## WHAT THE TASK ASKS
Every line below that holds the word "from" must be listed.

## DATA FOR THIS TASK
++++++++++
**src/hw/rtl/mls_pkg.sv**
```systemverilog
// ----------------------------------------------------------------------------
// mls_pkg - shared types and constants for the matrix line sum block
// Sizes, widths and the structs that pass between the accumulator, the
// sorter and the sum list memory.
// ----------------------------------------------------------------------------
`default_nettype none

package mls_pkg;

    // Largest and smallest supported matrix size
    localparam int MAX_SIZE   = 16;
    localparam int MIN_SIZE   = 3;
    // Diagonals, rows and columns
    localparam int LIST_DEPTH = 2 * MAX_SIZE + 2;

    localparam int ELEM_W = 16;
    localparam int SUM_W  = 20;
    localparam int SIZE_W = 5;
    localparam int COL_W  = $clog2(MAX_SIZE);
    localparam int IDX_W  = $clog2(LIST_DEPTH);

    localparam logic [SIZE_W-1:0] SIZE_RESET = 5'd4;

    typedef logic signed [ELEM_W-1:0] t_elem;
    typedef logic signed [SUM_W-1:0]  t_sum;
    typedef logic [SIZE_W-1:0]        t_size;
    typedef logic [COL_W-1:0]         t_col;
    typedef logic [IDX_W-1:0]         t_idx;

    // Write request into the sum list memory
    typedef struct packed {
        logic en;
        t_idx addr;
        t_sum data;
    } t_ram_wr;

    // Hand-off from accumulator to sorter
    typedef struct packed {
        logic go;
        t_idx count;
    } t_sort_start;

endpackage

`default_nettype wire

```
**src/hw/rtl/mls_ram.sv**
```systemverilog
// ----------------------------------------------------------------------------
// mls_ram - generic single-write, single-read RAM
// One write port, one read port, registered read data.
// ----------------------------------------------------------------------------
`default_nettype none

module mls_ram #(
    parameter int WIDTH = 20,
    parameter int DEPTH = 34
) (
    input  wire                     i_clk,
    input  wire                     i_we,
    input  wire [$clog2(DEPTH)-1:0] i_waddr,
    input  wire [WIDTH-1:0]         i_wdata,
    input  wire [$clog2(DEPTH)-1:0] i_raddr,
    output logic [WIDTH-1:0]        o_rdata
);

    logic [WIDTH-1:0] r_mem [DEPTH];

    always_ff @(posedge i_clk) begin
        if (i_we) begin
            r_mem[i_waddr] <= i_wdata;
        end
        o_rdata <= r_mem[i_raddr];
    end

endmodule

`default_nettype wire

```
**src/hw/rtl/mls_accum.sv**
```systemverilog
// ----------------------------------------------------------------------------
// mls_accum - running line sums and sum list fill
// Keeps diagonal, row and column totals as elements arrive, writes each row
// sum at end of row, then copies diagonals and columns into the sum list.
// ----------------------------------------------------------------------------
`default_nettype none

module mls_accum (
    input  wire                   i_clk,
    input  wire                   i_rst_n,
    input  wire                   i_cfg_we,
    input  wire [4:0]             i_cfg_data,
    input  wire                   i_take,
    input  mls_pkg::t_elem        i_value,
    output mls_pkg::t_ram_wr      o_wr,
    output mls_pkg::t_sort_start  o_start,
    output logic                  o_busy
);

    logic                 r_copy;
    mls_pkg::t_size       r_size;
    mls_pkg::t_size       r_k;
    mls_pkg::t_col        r_r;
    mls_pkg::t_col        r_c;
    mls_pkg::t_sum        r_col [mls_pkg::MAX_SIZE];
    mls_pkg::t_sum        r_row;
    mls_pkg::t_sum        r_main;
    mls_pkg::t_sum        r_anti;

    mls_pkg::t_size       eff_size;
    mls_pkg::t_sum        v20;
    mls_pkg::t_sum        col_new;
    mls_pkg::t_sum        row_new;
    logic                 last_col;
    logic                 last_row;
    logic                 on_main;
    logic                 on_anti;
    logic                 copy_end;
    mls_pkg::t_col        copy_col;

    // Clamp the size register to the supported range
    always_comb begin
        if (r_size < mls_pkg::t_size'(mls_pkg::MIN_SIZE)) begin
            eff_size = mls_pkg::t_size'(mls_pkg::MIN_SIZE);
        end else if (r_size > mls_pkg::t_size'(mls_pkg::MAX_SIZE)) begin
            eff_size = mls_pkg::t_size'(mls_pkg::MAX_SIZE);
        end else begin
            eff_size = r_size;
        end
    end

    // Element arithmetic, all sums wrap at 20 bits
    assign v20      = mls_pkg::t_sum'(i_value);
    assign col_new  = r_col[r_c] + v20;
    assign row_new  = r_row + v20;
    assign last_col = ({1'b0, r_c} + 5'd1) == eff_size;
    assign last_row = ({1'b0, r_r} + 5'd1) == eff_size;
    assign on_main  = r_r == r_c;
    assign on_anti  = ({1'b0, r_r} + {1'b0, r_c}) == (eff_size - 5'd1);

    // Copy step k: 0 main diagonal, 1 anti-diagonal, then column k-2
    assign copy_col = mls_pkg::t_col'(r_k - 5'd2);
    assign copy_end = r_k == (eff_size + 5'd1);

    // Sum list write port
    always_comb begin
        o_wr.en   = 1'b0;
        o_wr.addr = mls_pkg::t_idx'(r_r) + mls_pkg::t_idx'(2);
        o_wr.data = row_new;
        if (r_copy) begin
            o_wr.en   = 1'b1;
            o_wr.addr = mls_pkg::t_idx'(eff_size) + mls_pkg::t_idx'(r_k);
            if (r_k == 5'd0) begin
                o_wr.addr = mls_pkg::t_idx'(0);
                o_wr.data = r_main;
            end else if (r_k == 5'd1) begin
                o_wr.addr = mls_pkg::t_idx'(1);
                o_wr.data = r_anti;
            end else begin
                o_wr.data = r_col[copy_col];
            end
        end else if (i_take && last_col) begin
            o_wr.en = 1'b1;
        end
    end

    assign o_start.go    = r_copy && copy_end;
    assign o_start.count = mls_pkg::t_idx'(eff_size) + mls_pkg::t_idx'(eff_size)
                         + mls_pkg::t_idx'(2);
    assign o_busy        = r_copy;

    // Totals, positions and copy sequencer
    always_ff @(posedge i_clk) begin
        if (!i_rst_n || i_cfg_we || (r_copy && copy_end)) begin
            for (int j = 0; j < mls_pkg::MAX_SIZE; j++) begin
                r_col[j] <= '0;
            end
            r_row  <= '0;
            r_main <= '0;
            r_anti <= '0;
            r_r    <= '0;
            r_c    <= '0;
            r_copy <= 1'b0;
            r_k    <= '0;
            if (!i_rst_n) begin
                r_size <= mls_pkg::SIZE_RESET;
            end else if (i_cfg_we) begin
                r_size <= i_cfg_data;
            end
        end else if (r_copy) begin
            r_k <= r_k + 5'd1;
        end else if (i_take) begin
            r_col[r_c] <= col_new;
            if (on_main) begin
                r_main <= r_main + v20;
            end
            if (on_anti) begin
                r_anti <= r_anti + v20;
            end
            if (last_col) begin
                r_row <= '0;
                r_c   <= '0;
                if (last_row) begin
                    r_r    <= '0;
                    r_copy <= 1'b1;
                    r_k    <= '0;
                end else begin
                    r_r <= r_r + mls_pkg::t_col'(1);
                end
            end else begin
                r_row <= row_new;
                r_c   <= r_c + mls_pkg::t_col'(1);
            end
        end
    end

endmodule

`default_nettype wire

```
**src/hw/rtl/mls_sort.sv**
```systemverilog
// ----------------------------------------------------------------------------
// mls_sort - selection sorter over the sum list memory
// Each pass scans the list through one compare unit, finds the largest
// entry not yet sent, and holds it in the output register until taken.
// ----------------------------------------------------------------------------
`default_nettype none

module mls_sort (
    input  wire                   i_clk,
    input  wire                   i_rst_n,
    input  mls_pkg::t_sort_start  i_start,
    input  mls_pkg::t_sum         i_rd_data,
    output mls_pkg::t_idx         o_rd_addr,
    output logic                  o_busy,
    output logic                  o_valid,
    input  wire                   i_stall,
    output mls_pkg::t_sum         o_sum,
    output logic                  o_last
);

    localparam logic [1:0] S_IDLE = 2'd0;
    localparam logic [1:0] S_SCAN = 2'd1;
    localparam logic [1:0] S_EMIT = 2'd2;

    logic [1:0]                       r_state;
    logic [1:0]                       n_state;
    mls_pkg::t_idx                    r_count;
    mls_pkg::t_idx                    r_sent;
    mls_pkg::t_idx                    r_scan;
    logic                             r_issue;
    logic                             r_dv;
    mls_pkg::t_idx                    r_didx;
    logic                             r_have;
    mls_pkg::t_sum                    r_best;
    mls_pkg::t_idx                    r_best_idx;
    logic [mls_pkg::LIST_DEPTH-1:0]   r_used;

    logic better;
    logic scan_done;
    logic beat_out;
    logic last_beat;

    assign o_rd_addr = r_scan;
    assign o_busy    = r_state != S_IDLE;
    assign o_valid   = r_state == S_EMIT;
    assign o_sum     = r_best;
    assign last_beat = r_sent == (r_count - mls_pkg::t_idx'(1));
    assign o_last    = last_beat;
    assign beat_out  = o_valid && !i_stall;

    // Shared compare: take the entry if unsent and larger than the best so far
    assign better    = r_dv && !r_used[r_didx] && (!r_have || (i_rd_data > r_best));
    assign scan_done = !r_issue && r_dv;

    // Pass sequencer
    always_comb begin
        n_state = r_state;
        unique case (r_state)
            S_IDLE: begin
                if (i_start.go) begin
                    n_state = S_SCAN;
                end
            end
            S_SCAN: begin
                if (scan_done) begin
                    n_state = S_EMIT;
                end
            end
            S_EMIT: begin
                if (beat_out) begin
                    n_state = last_beat ? S_IDLE : S_SCAN;
                end
            end
            default: n_state = S_IDLE;
        endcase
    end

    always_ff @(posedge i_clk) begin
        if (!i_rst_n) begin
            r_state <= S_IDLE;
            r_issue <= 1'b0;
            r_dv    <= 1'b0;
            r_have  <= 1'b0;
            r_used  <= '0;
            r_sent  <= '0;
            r_scan  <= '0;
            r_count <= '0;
        end else begin
            r_state <= n_state;
            unique case (r_state)
                S_IDLE: begin
                    r_count <= i_start.count;
                    r_sent  <= '0;
                    r_used  <= '0;
                    r_scan  <= '0;
                    r_issue <= 1'b1;
                    r_dv    <= 1'b0;
                    r_have  <= 1'b0;
                end
                S_SCAN: begin
                    // Address issue, data returns in the next cycle
                    r_dv   <= r_issue;
                    r_didx <= r_scan;
                    if (r_issue) begin
                        if (r_scan == (r_count - mls_pkg::t_idx'(1))) begin
                            r_issue <= 1'b0;
                        end else begin
                            r_scan <= r_scan + mls_pkg::t_idx'(1);
                        end
                    end
                    if (better) begin
                        r_have     <= 1'b1;
                        r_best     <= i_rd_data;
                        r_best_idx <= r_didx;
                    end
                end
                S_EMIT: begin
                    if (beat_out) begin
                        r_used[r_best_idx] <= 1'b1;
                        r_sent  <= r_sent + mls_pkg::t_idx'(1);
                        r_scan  <= '0;
                        r_issue <= 1'b1;
                        r_dv    <= 1'b0;
                        r_have  <= 1'b0;
                    end
                end
                default: r_issue <= 1'b0;
            endcase
        end
    end

endmodule

`default_nettype wire

```
**src/hw/rtl/matrix_line_sums_sorted.sv**
```systemverilog
// ----------------------------------------------------------------------------
// matrix_line_sums_sorted - sorted diagonal, row and column sums of a matrix
// Takes an n-by-n matrix in row-major order and returns its 2n+2 line sums
// from largest to smallest, the final one marked.
// ----------------------------------------------------------------------------
// Elements are taken one per cycle while a matrix fills (n*n elements). After
// the last element the block stalls its input: copy steps write the diagonal
// and column totals into the sum list memory, then each of the 2n+2 sums
// costs one scan of that memory through a single compare unit, followed by
// its beat, shown until taken. For larger n the sort scans take most of the
// time of a matrix. Size writes are to be made by the user between matrices,
// which the block itself does not enforce, and discard any partial matrix;
// sizes below 3 act as 3 and above 16 as 16.
`default_nettype none

module matrix_line_sums_sorted (
    input  wire                  i_clk,
    input  wire                  i_rst_n,
    input  wire                  i_cfg_we,
    input  wire [4:0]            i_cfg_data,
    input  wire                  i_elem_valid,
    output logic                 o_elem_stall,
    input  wire signed [15:0]    i_element_value,
    output logic                 o_sum_valid,
    input  wire                  i_sum_stall,
    output logic signed [19:0]   o_line_sum,
    output logic                 o_last_sum
);

    mls_pkg::t_ram_wr      wr;
    mls_pkg::t_sort_start  start;
    mls_pkg::t_idx         rd_addr;
    logic [mls_pkg::SUM_W-1:0] rd_data;
    logic                  acc_busy;
    logic                  sort_busy;
    logic                  take;

    // Input beat taken only while filling
    assign o_elem_stall = acc_busy || sort_busy;
    assign take         = i_elem_valid && !o_elem_stall;

    mls_accum u_accum (
        .i_clk      (i_clk),
        .i_rst_n    (i_rst_n),
        .i_cfg_we   (i_cfg_we),
        .i_cfg_data (i_cfg_data),
        .i_take     (take),
        .i_value    (i_element_value),
        .o_wr       (wr),
        .o_start    (start),
        .o_busy     (acc_busy)
    );

    mls_ram #(
        .WIDTH (mls_pkg::SUM_W),
        .DEPTH (mls_pkg::LIST_DEPTH)
    ) u_list (
        .i_clk   (i_clk),
        .i_we    (wr.en),
        .i_waddr (wr.addr),
        .i_wdata (wr.data),
        .i_raddr (rd_addr),
        .o_rdata (rd_data)
    );

    mls_sort u_sort (
        .i_clk     (i_clk),
        .i_rst_n   (i_rst_n),
        .i_start   (start),
        .i_rd_data (mls_pkg::t_sum'(rd_data)),
        .o_rd_addr (rd_addr),
        .o_busy    (sort_busy),
        .o_valid   (o_sum_valid),
        .i_stall   (i_sum_stall),
        .o_sum     (o_line_sum),
        .o_last    (o_last_sum)
    );

endmodule

`default_nettype wire

```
++++++++++
## OUTPUT OF THE TASK
    // Hand-off from accumulator to sorter
// from largest to smallest, the final one marked.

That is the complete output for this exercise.